• [DATASET RECORDS]:

+---+

**config.mk**
```make
export PLATFORM = sky130hd
export DESIGN_NAME = user_auth_ctrl
export DESIGN_NICKNAME = d
export VERILOG_FILES = /design/src/rtl/user_auth_pkg.sv /design/src/rtl/user_rom_scanner.sv /design/src/rtl/user_auth_ctrl.sv
export SDC_FILE = /design/constraint.sdc
export NUM_CORES = 1
export LEC_CHECK = 0
export ABC_AREA = 1
export BUFFER_PORTS_ARGS = -buffer_cell sky130_fd_sc_hd__buf_2
export CELL_PAD_IN_SITES_DETAIL_PLACEMENT = 1
export CELL_PAD_IN_SITES_GLOBAL_PLACEMENT = 1
export CORE_MARGIN = 8
export CORE_UTILIZATION = 33
export CTS_BUF_LIST = sky130_fd_sc_hd__clkbuf_8
export DETAILED_ROUTE_END_ITERATION = 12
export HOLD_SLACK_MARGIN = 0.08
export MAX_ROUTING_LAYER = met4
export PLACE_DENSITY = 0.92
export REMOVE_ABC_BUFFERS = 1
export SETUP_SLACK_MARGIN = 0.3
export SLEW_MARGIN = 40
export SYNTH_ARGS = -nofsm -noshare
export SYNTH_HDL_FRONTEND = slang
export SYNTH_SLANG_ARGS = --single-unit
```
**constraint.sdc**
```tcl
create_clock -name clock -period 1.7 [get_ports clock]
set_input_delay 0.17 -clock clock [delete_from_list [all_inputs] [get_ports clock]]
set_output_delay 0.17 -clock clock [all_outputs]
set_load 0.02 [all_outputs]
```
**src/rtl/user_auth_pkg.sv**
```systemverilog
// user_auth_pkg: state encoding, counter width helper and default
// parameter values shared by the user-authentication controller files.
`timescale 1ns/1ps
package user_auth_pkg;

    localparam int DEF_ID_W        = 16;
    localparam int DEF_N_USERS     = 7;
    localparam int DEF_ADDR_W      = 3;
    localparam int DEF_ROM_LAT     = 2;
    localparam int DEF_MAX_FAIL    = 3;
    localparam int DEF_TIMEOUT_CYC = 1000000;

    typedef enum logic [2:0] {
        IDLE,
        WAIT,
        COMPARE,
        SESSION,
        DENY,
        LOCKOUT
    } auth_state_e;

    // Bits needed to hold 0..max_val, never less than one.
    function automatic int cnt_w(input int max_val);
        return (max_val < 2) ? 1 : $clog2(max_val + 1);
    endfunction

endpackage

```
**src/rtl/user_rom_scanner.sv**
```systemverilog
// user_rom_scanner: steps the user-ID ROM address and waits out the ROM
// read latency before each comparison.
// Ports: clock, rst (sync, active low); scan_clr returns to entry 0,
// scan_wait counts latency, scan_next advances; rom_addr is registered;
// cmp_strobe marks the last wait cycle, last_entry marks entry N_USERS-1.
`timescale 1ns/1ps
module user_rom_scanner
    import user_auth_pkg::*;
#(
    parameter int N_USERS = DEF_N_USERS,
    parameter int ADDR_W  = DEF_ADDR_W,
    parameter int ROM_LAT = DEF_ROM_LAT
) (
    input  logic              clock,
    input  logic              rst,
    input  logic              scan_clr,
    input  logic              scan_wait,
    input  logic              scan_next,
    output logic [ADDR_W-1:0] rom_addr,
    output logic              cmp_strobe,
    output logic              last_entry
);

    localparam int LAT_W = cnt_w(ROM_LAT - 1);

    logic [LAT_W-1:0] lat_cnt;

    always_ff @(posedge clock) begin
        if (!rst) begin
            rom_addr <= '0;
            lat_cnt  <= '0;
        end else if (scan_clr) begin
            rom_addr <= '0;
            lat_cnt  <= '0;
        end else if (scan_next) begin
            rom_addr <= rom_addr + ADDR_W'(1);
            lat_cnt  <= '0;
        end else if (scan_wait) begin
            lat_cnt  <= lat_cnt + LAT_W'(1);
        end
    end

    assign cmp_strobe = scan_wait && (lat_cnt == LAT_W'(ROM_LAT - 1));
    assign last_entry = (rom_addr == ADDR_W'(N_USERS - 1));

endmodule

```
**src/rtl/user_auth_ctrl.sv**
```systemverilog
// user_auth_ctrl: scans the user-ID ROM for the entered ID, grants ROM or
// RAM test access per user, and locks out after MAX_FAIL failed logins.
// Ports: clock, rst (sync, active low); entered, valid_bit, log_out,
// status, rom_data in; rom_addr, internal_id, rom_access, ram_access,
// green_led_user, red_led_user, busy, locked, fail_count, timeout_flag out.
// Optional: define SESSION_TIMEOUT_EN to end sessions after TIMEOUT_CYC.
`timescale 1ns/1ps
module user_auth_ctrl
    import user_auth_pkg::*;
#(
    parameter int ID_W     = DEF_ID_W,
    parameter int N_USERS  = DEF_N_USERS,
    parameter int ADDR_W   = DEF_ADDR_W,
    parameter int ROM_LAT  = DEF_ROM_LAT,
    parameter int MAX_FAIL = DEF_MAX_FAIL
`ifdef SESSION_TIMEOUT_EN
    ,
    parameter int TIMEOUT_CYC = DEF_TIMEOUT_CYC
`endif
) (
    input  logic                         clock,
    input  logic                         rst,
    input  logic [ID_W-1:0]              entered,
    input  logic                         valid_bit,
    input  logic                         log_out,
    input  logic [N_USERS-1:0]           status,
    input  logic [ID_W-1:0]              rom_data,
    output logic [ADDR_W-1:0]            rom_addr,
    output logic [ADDR_W-1:0]            internal_id,
    output logic                         rom_access,
    output logic                         ram_access,
    output logic                         green_led_user,
    output logic                         red_led_user,
    output logic                         busy,
    output logic                         locked,
    output logic [cnt_w(MAX_FAIL)-1:0]   fail_count,
    output logic                         timeout_flag
);

    localparam int FW = cnt_w(MAX_FAIL);

    auth_state_e       state, state_d;
    logic [ADDR_W-1:0] id_d;
    logic              rom_acc_d, ram_acc_d;
    logic              green_d, red_d, busy_d, locked_d, tflag_d;
    logic [FW-1:0]     fail_d;
    logic              scan_next, cmp_strobe, last_entry;
    logic              sess_done;

    user_rom_scanner #(
        .N_USERS (N_USERS),
        .ADDR_W  (ADDR_W),
        .ROM_LAT (ROM_LAT)
    ) u_scan (
        .clock      (clock),
        .rst        (rst),
        .scan_clr   (state_d == IDLE),
        .scan_wait  (state == WAIT),
        .scan_next  (scan_next),
        .rom_addr   (rom_addr),
        .cmp_strobe (cmp_strobe),
        .last_entry (last_entry)
    );

`ifdef SESSION_TIMEOUT_EN
    localparam int SESS_W = cnt_w(TIMEOUT_CYC - 1);

    logic [SESS_W-1:0] sess_cnt;

    // Held at zero outside SESSION, so it starts from zero on entry.
    always_ff @(posedge clock) begin
        if (!rst || state != SESSION)
            sess_cnt <= '0;
        else
            sess_cnt <= sess_cnt + SESS_W'(1);
    end

    assign sess_done = (state == SESSION) &&
                       (sess_cnt == SESS_W'(TIMEOUT_CYC - 1));
`else
    assign sess_done = 1'b0;
`endif

    always_ff @(posedge clock) begin
        if (!rst) begin
            state          <= IDLE;
            internal_id    <= '0;
            rom_access     <= 1'b0;
            ram_access     <= 1'b0;
            green_led_user <= 1'b0;
            red_led_user   <= 1'b0;
            busy           <= 1'b0;
            locked         <= 1'b0;
            fail_count     <= '0;
            timeout_flag   <= 1'b0;
        end else begin
            state          <= state_d;
            internal_id    <= id_d;
            rom_access     <= rom_acc_d;
            ram_access     <= ram_acc_d;
            green_led_user <= green_d;
            red_led_user   <= red_d;
            busy           <= busy_d;
            locked         <= locked_d;
            fail_count     <= fail_d;
            timeout_flag   <= tflag_d;
        end
    end

    always_comb begin
        state_d   = state;
        id_d      = internal_id;
        rom_acc_d = rom_access;
        ram_acc_d = ram_access;
        green_d   = green_led_user;
        red_d     = red_led_user;
        busy_d    = busy;
        locked_d  = locked;
        fail_d    = fail_count;
        tflag_d   = 1'b0;
        scan_next = 1'b0;
        unique case (state)
            IDLE: begin
                id_d      = '0;
                rom_acc_d = 1'b0;
                ram_acc_d = 1'b0;
                green_d   = 1'b0;
                red_d     = 1'b0;
                busy_d    = 1'b0;
                locked_d  = 1'b0;
                if (valid_bit) begin
                    state_d = WAIT;
                    busy_d  = 1'b1;
                end
            end
            WAIT: begin
                if (log_out) begin
                    state_d = IDLE;
                    busy_d  = 1'b0;
                end else if (cmp_strobe) begin
                    state_d = COMPARE;
                end
            end
            COMPARE: begin
                // Abort wins over a match landing in the same cycle.
                if (log_out) begin
                    state_d = IDLE;
                    busy_d  = 1'b0;
                end else if (rom_data == entered) begin
                    state_d   = SESSION;
                    green_d   = 1'b1;
                    id_d      = rom_addr;
                    ram_acc_d = status[rom_addr];
                    rom_acc_d = !status[rom_addr];
                    fail_d    = '0;
                    busy_d    = 1'b0;
                end else if (last_entry) begin
                    busy_d = 1'b0;
                    red_d  = 1'b1;
                    fail_d = fail_count + FW'(1);
                    if (fail_d == FW'(MAX_FAIL)) begin
                        state_d  = LOCKOUT;
                        locked_d = 1'b1;
                    end else begin
                        state_d = DENY;
                    end
                end else begin
                    scan_next = 1'b1;
                    state_d   = WAIT;
                end
            end
            SESSION: begin
                if (log_out || sess_done) begin
                    state_d   = IDLE;
                    green_d   = 1'b0;
                    rom_acc_d = 1'b0;
                    ram_acc_d = 1'b0;
                    id_d      = '0;
                    tflag_d   = !log_out;
                end
            end
            DENY: begin
                if (log_out) begin
                    state_d = IDLE;
                    red_d   = 1'b0;
                end
            end
            LOCKOUT: begin
                red_d    = 1'b1;
                locked_d = 1'b1;
            end
            default: state_d = IDLE;
        endcase
    end

endmodule

```
==> impl_metrics.csv, run 1 <==
group,metric,value,unit
setup_path,crit_path_end_kind,"flop",
setup_path,path_cells,"nor2_4 > nand2_4 > inv_8 > nand2_4 > nor2_4 > nand2_4 > nand2_1 > o21ai_2 > inv_1 > a21oi_2",
setup_path,cp_slowest_stage_delay,390,ps
global_routing,grt_pass1_vias,1720,
cells_and_area,num-fill-cells,552,
timing,layout_setup_ws,278,ps
synthesis,synth_cells,220,
die,coreArea,0.00403,sq mm
job,drv_cap,0,
die,die-area,0.00658,sq mm
timing,setup_viol,0,
clock_tree,cts_tree,"built",
synthesis,ys_types,37,
timing,finalHoldViolCount,0,
global_routing,overflow,0,
clock_tree,h-tree-depth,1,
setup_path,path_class,"reg -> reg",
synthesis,syn_area_per_cell,6.36,sq um
setup_path,start_kind,"flop",
synthesis,syn_area,0.00140,sq mm
global_routing,grt_pass1_wl,8.19,mm
placement,place_ws,133,ps
setup_path,rr_worst_depth,10,
min_path,hp-class,"in -> reg",
cells_and_area,nets,337,
timing,clock_skew,3.72,ps
synthesis,synth.area.top_cells,"dfxtp_1 (27%), nand2_1 (17%), inv_1 (8.8%), nor2_1 (7.2%), a21oi_1 (5.4%)",
global_routing,antenna_found_initial,0,
timing,period_needed,1420,ps
synthesis,ys.flop_type,"dfxtp_1",
detailed_routing,drtPass1Iterations,4,
setup_path,cp_max_fo,7,
die,rows,23,
cells_and_area,insertedDiodeCount,0,
placement,place_hpwl,3.68,mm
die,ios,58,
synthesis,yosys.area.top_type_share,27.2,%
synthesis,async_reset_ff_share,0,%
cells_and_area,syn_to_final_growth,41.6,%
die,die_width,81.1,um
clock_tree,clockBufferDepth,2,
setup_path,critPathArrivalTime,1580,ps
die,die_h,81.1,um
clock_tree,cts_hold_buf,0,
detailed_routing,wl_per_cell,15.5,um
global_routing,grt_max_degree,12,
clock_tree,cts.sinks,19,
power,power.density,505,mW/mm^2
detailed_routing,routed_wl,5.29,mm
timing,tns,0,ps
setup_path,critPathBufInv,2,
detailed_routing,avgViaCountPerCell,4.89,
synthesis,ys_seq_area_share,27.2,%
cells_and_area,drive_gt1_share,41.0,%
clock_tree,clkLatencyLatePin,260,ps
setup_path,crit_top_cell,"nand2_4",
synthesis,yosysWarnings,0,
setup_path,crit_slowest_cell,"dfxtp_4",
detailed_routing,drtAntennaViolNets,0,
timing,fmax,0.703,GHz
detailed_routing,drc,0,
min_path,min_path_cells,3,
clock_tree,cts_buffers,3,
setup_path,worst-path-stages,10,
synthesis,ys_seq_elements,19,
timing,slew_viol_final,0,
setup_path,cp.required,1860,ps
status,outcome,"complete, no violations",
power,leakage,1.10,nW
detailed_routing,vias,1663,
synthesis,synth_commonest_cells,"nand2_1 (64), inv_1 (33), nor2_1 (27)",
global_routing,grtUsageTotal,16.0,%
clock_tree,cts.clk_slew.worst_paths,70,ps
synthesis,synth_largest_area_cell,"dfxtp_1",
die,initial_core_util,34.8,%
detailed_routing,drtIter0Drc,101,
power,ir_drop,244,uV
placement,gp_congestion,0.839,
timing,rsz0062_at_grt,"true",
synthesis,yosysMostFrequentCell,"nand2_1",
placement,numPortBuffers,57,
synthesis,synth_edf_count,0,
setup_path,critPathTopFamily,"simple AND/OR/NAND/NOR gates",
clock_tree,root_buffer,"clkbuf_8",
timing,finalCritPeriodShare,83.7,%
path summary, 6_finish.rpt:
check	from	end	slack, ps
setup reg to reg	state[2]	u_scan.rom_addr[2]	280
hold / removal	rst	fail_count[0]	210
setup / recovery	state[2]	u_scan.rom_addr[2]	280
hold reg to reg	fail_count[0]	fail_count[0]	420
metal layers:
layer | vias to the layer above | share of wire [%] | track usage (%)
li1 | 813 | - | -
met1 | 799 | 40 | 17.3
met2 | 41 | 53 | 30.2
met3 | 10 | 5.0 | 1.88
met4 | 0 | 2.0 | 3.57
met5 | - | 0 | -
report_power, final:
part / total (W) / internal, W / switching, W
registers: 0.000456 / 0.000449 / 0.00000741
clock network: 0.000330 / 0.000163 / 0.000166
logic: 0.000216 / 0.0000875 / 0.000128
total: 0.00100 / 0.000700 / 0.000302
stage by stage:
step	instances	power [W]	util (%)	hold slack, ps	area (sq um)
floorplan	219	0.000580	-	290	1400
global placement	328	0.000659	43.7	429	1760
detailed placement	328	0.000671	43.7	436	1760
CTS	334	0.000997	46.0	212	1850
global route	340	0.00105	49.2	221	1980
finish	340	0.00100	49.2	210	1980
area by class of cell:
class	instances	area (sq um)	area share [%]
multi-input combinational	161	942	47.5
sequential	19	395	19.9
timing repair buffer	67	373	18.8
inverter	39	163	8.21
tap	50	62.6	3.16
clock buffer	3	41.3	2.08
clock inverter	1	5.00	0.253
worst register-to-register path, stage by stage, from the launching register on:
cell	delay (ps)
dfxtp_4	390
nor2_4	170
nand2_4	90
inv_8	90
nand2_4	80
nor2_4	140
nand2_4	100
nand2_1	90
o21ai_2	50
inv_1	90
a21oi_2	30
cells by family after synthesis:
family                   after synthesis  synth area share (%)
AND/OR/NAND/NOR                      124                  44.0
buffers and inverters                 40                  11.0
AO/OA/AOI/OAI                         27                  11.1
flip-flops                            19                  27.2
XOR/XNOR                               5                  3.13
adder cells (fa/ha/maj)                3                  2.68
other                                  1                 0.268
multiplexers                           1                 0.715
registers in the layout, summed over array words and instances, names as in the netlist:
name             flops
fail_count           2
locked               1
red_led_user         1
internal_id          3
rom_access           1
green_led_user       1
busy                 1
ram_access           1
u_scan.lat_cnt       1
u_scan.rom_addr      3
state                3
timeout_flag         1
cell usage in the layout (no fill, tap or decap), types with 3 or more instances in the layout:
cell	n
clkbuf_8	3
dfxtp_1	13
a21oi_2	6
nand3_1	8
nor2_4	3
buf_4	9
buf_2	57
nand2_4	6
nor2_2	3
inv_2	4
nor2_1	26
inv_1	31
dfxtp_4	3
nand2_1	62
a21oi_1	12
nand2_2	5
dfxtp_2	3
xor2_1	4
what timing repair did:
item                                    CTS  global route
resized for setup                        13            20
pin swaps                                 6            11
buffers inserted                          2             6
endpoints found under the setup margin   16            14
endpoints found under the hold margin     0             0
Note: power is estimated with default switching activity, not from simulation.
==> run 2, diff against run 1 <==
- CORE_UTILIZATION: 33 -> 30
- PLACE_DENSITY: 0.92 -> 0.88
- clock period: 1.7 -> 1.2 ns (I/O delays scaled with it)
==> impl_metrics.csv, run 2 (synthesis gave the netlist of run 1 again) <==
group,metric,value,unit
die,ios,58,
detailed_routing,avgViaCountPerCell,4.73,
detailed_routing,top_layer,"met4",
detailed_routing,drtAntennaViolNets,0,
die,die_width,84.3,um
clock_tree,clkLatencyLatePin,260,ps
placement,placed_area,0.00188,sq mm
cells_and_area,insertedDiodeCount,0,
timing,finalHoldViolCount,0,
global_routing,grtUsageTotal,14.6,%
setup_path,start_kind,"flop",
timing,clock_skew,4.69,ps
timing,fmax,0.716,GHz
clock_tree,cts_buffers,3,
clock_tree,cts_hold_buf,0,
placement,place_ws,-222,ps
status,outcome,"complete, but fails checks",
detailed_routing,vias,1712,
placement,place_hpwl,3.68,mm
clock_tree,cts.sinks,19,
timing,layout_setup_ws,-197,ps
detailed_routing,wl_met2,2.99,mm
timing,period_needed,1400,ps
clock_tree,clockBufferDepth,2,
cells_and_area,final_cell_mix,"nand2_1 (60), buf_2 (45), inv_1 (28), buf_4 (28), nor2_1 (24)",
detailed_routing,drtPass1Iterations,4,
die,rows,25,
cells_and_area,top_regs,"internal_id (3), state (3), u_scan.rom_addr (3)",
detailed_routing,dr_wl_met3,188,um
setup_path,path_class,"reg -> reg",
detailed_routing,routed_wl,5.50,mm
cells_and_area,nets,355,
setup_path,cp_max_fo,4,
die,initial_core_util,30.4,%
clock_tree,cts_tree,"built",
die,coreArea,0.00460,sq mm
detailed_routing,wl_met1,2.24,mm
placement,dp.cells,347,
global_routing,grt_pass1_wl,8.47,mm
timing,setup_viol,18,
global_routing,grt_max_degree,12,
timing,timing.hold.ws,172,ps
setup_path,cp.required,1390,ps
cells_and_area,final_common_cell,"nand2_1",
clock_tree,root_buffer,"clkbuf_8",
placement,numPortBuffers,57,
power,totalPowerFinal,0.00144,W
cells_and_area,syn_to_final_growth,59.2,%
die,die_h,84.3,um
placement,gp_congestion,0.884,
detailed_routing,drtIter0Drc,46,
timing,rsz0062_at_grt,"true",
power,power.density,648,mW/mm^2
power,ir_drop,377,uV
global_routing,overflow,0,
global_routing,grt_pass1_vias,1812,
cells_and_area,drive_gt1_share,49.0,%
power,leakage,1.20,nW
min_path,hp-class,"in -> reg",
clock_tree,cts.clk_slew.worst_paths,70,ps
timing,slew_viol_final,0,
global_routing,antenna_found_initial,0,
detailed_routing,drc,0,
die,die-area,0.00711,sq mm
timing,finalCritPeriodShare,116,%
detailed_routing,wl_per_cell,15.2,um
cells_and_area,stdcell_count,362,
status,violations,"negative setup slack",
job,drv_cap,0,
setup_path,crit_path_end_kind,"flop",
setup_path,critPathArrivalTime,1590,ps
cells_and_area,final_area,0.00223,sq mm
clock_tree,h-tree-depth,1,
-- run 2: cell type report --
type / instances / area, sq um
fill: 612 / 2370
multi-input combinational: 161 / 978
timing repair buffer: 85 / 571
sequential: 19 / 405
inverter: 39 / 161
tap: 54 / 67.6
clock buffer: 3 / 41.3
clock inverter: 1 / 5.00
-- run 2: stage by stage --
step | util [%] | setup TNS (ps)
finish | 48.5 | -2430
global route | 48.5 | -3610
CTS | 46.5 | -1710
detailed placement | 40.8 | -2810
global placement | 40.8 | -1870
floorplan | - | -3800
-- run 2: final timing paths --
| check | endpoint | slack (ps) | depth (start not counted) | start |
|---|---|---|---|---|
| worst max-delay path | fail_count[1] | -200 | 6 | state[0] |
| worst min-delay path | fail_count[0] | 170 | 3 | rst |
| worst max register to register | fail_count[1] | -200 | 6 | state[0] |
| worst min register to register | locked | 460 | 2 | locked |
-- run 2: critical path, cell delays in order, from the launching register on --
cell     delay [ps]
dfxtp_4         380
nor2_4          150
inv_2            70
nor4_4          260
nand2_2         120
or2_1           230
a21oi_2         130
-- run 2: repair_timing --
| item | in CTS | in global routing |
|---|---|---|
| endpoints found under the setup margin | 24 | 30 |
| gates resized for setup | 50 | 25 |
| buffers inserted | 9 | 2 |
| gates cloned | 0 | 0 |
| pin swaps | 10 | 6 |
-- run 2: power by group --
group          leakage, nW  internal, W  total [W]  switching, W
logic                 1.02     0.000145   0.000331      0.000186
clock network       0.0255     0.000231   0.000468      0.000237
registers            0.160     0.000634   0.000645     0.0000115
-- run 2: routing by layer --
layer	GRT usage [%]	vias to the layer above
li1	-	852
met3	1.94	6
met5	-	-
met4	4.55	0
met2	27.0	39
met1	15.5	815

+---+

• [ACTIVITY]: Copy out each line from the preceding entries that mentions the word "launching".

• [SOLUTION TO THE EXERCISE]:
worst register-to-register path, stage by stage, from the launching register on:
-- run 2: critical path, cell delays in order, from the launching register on --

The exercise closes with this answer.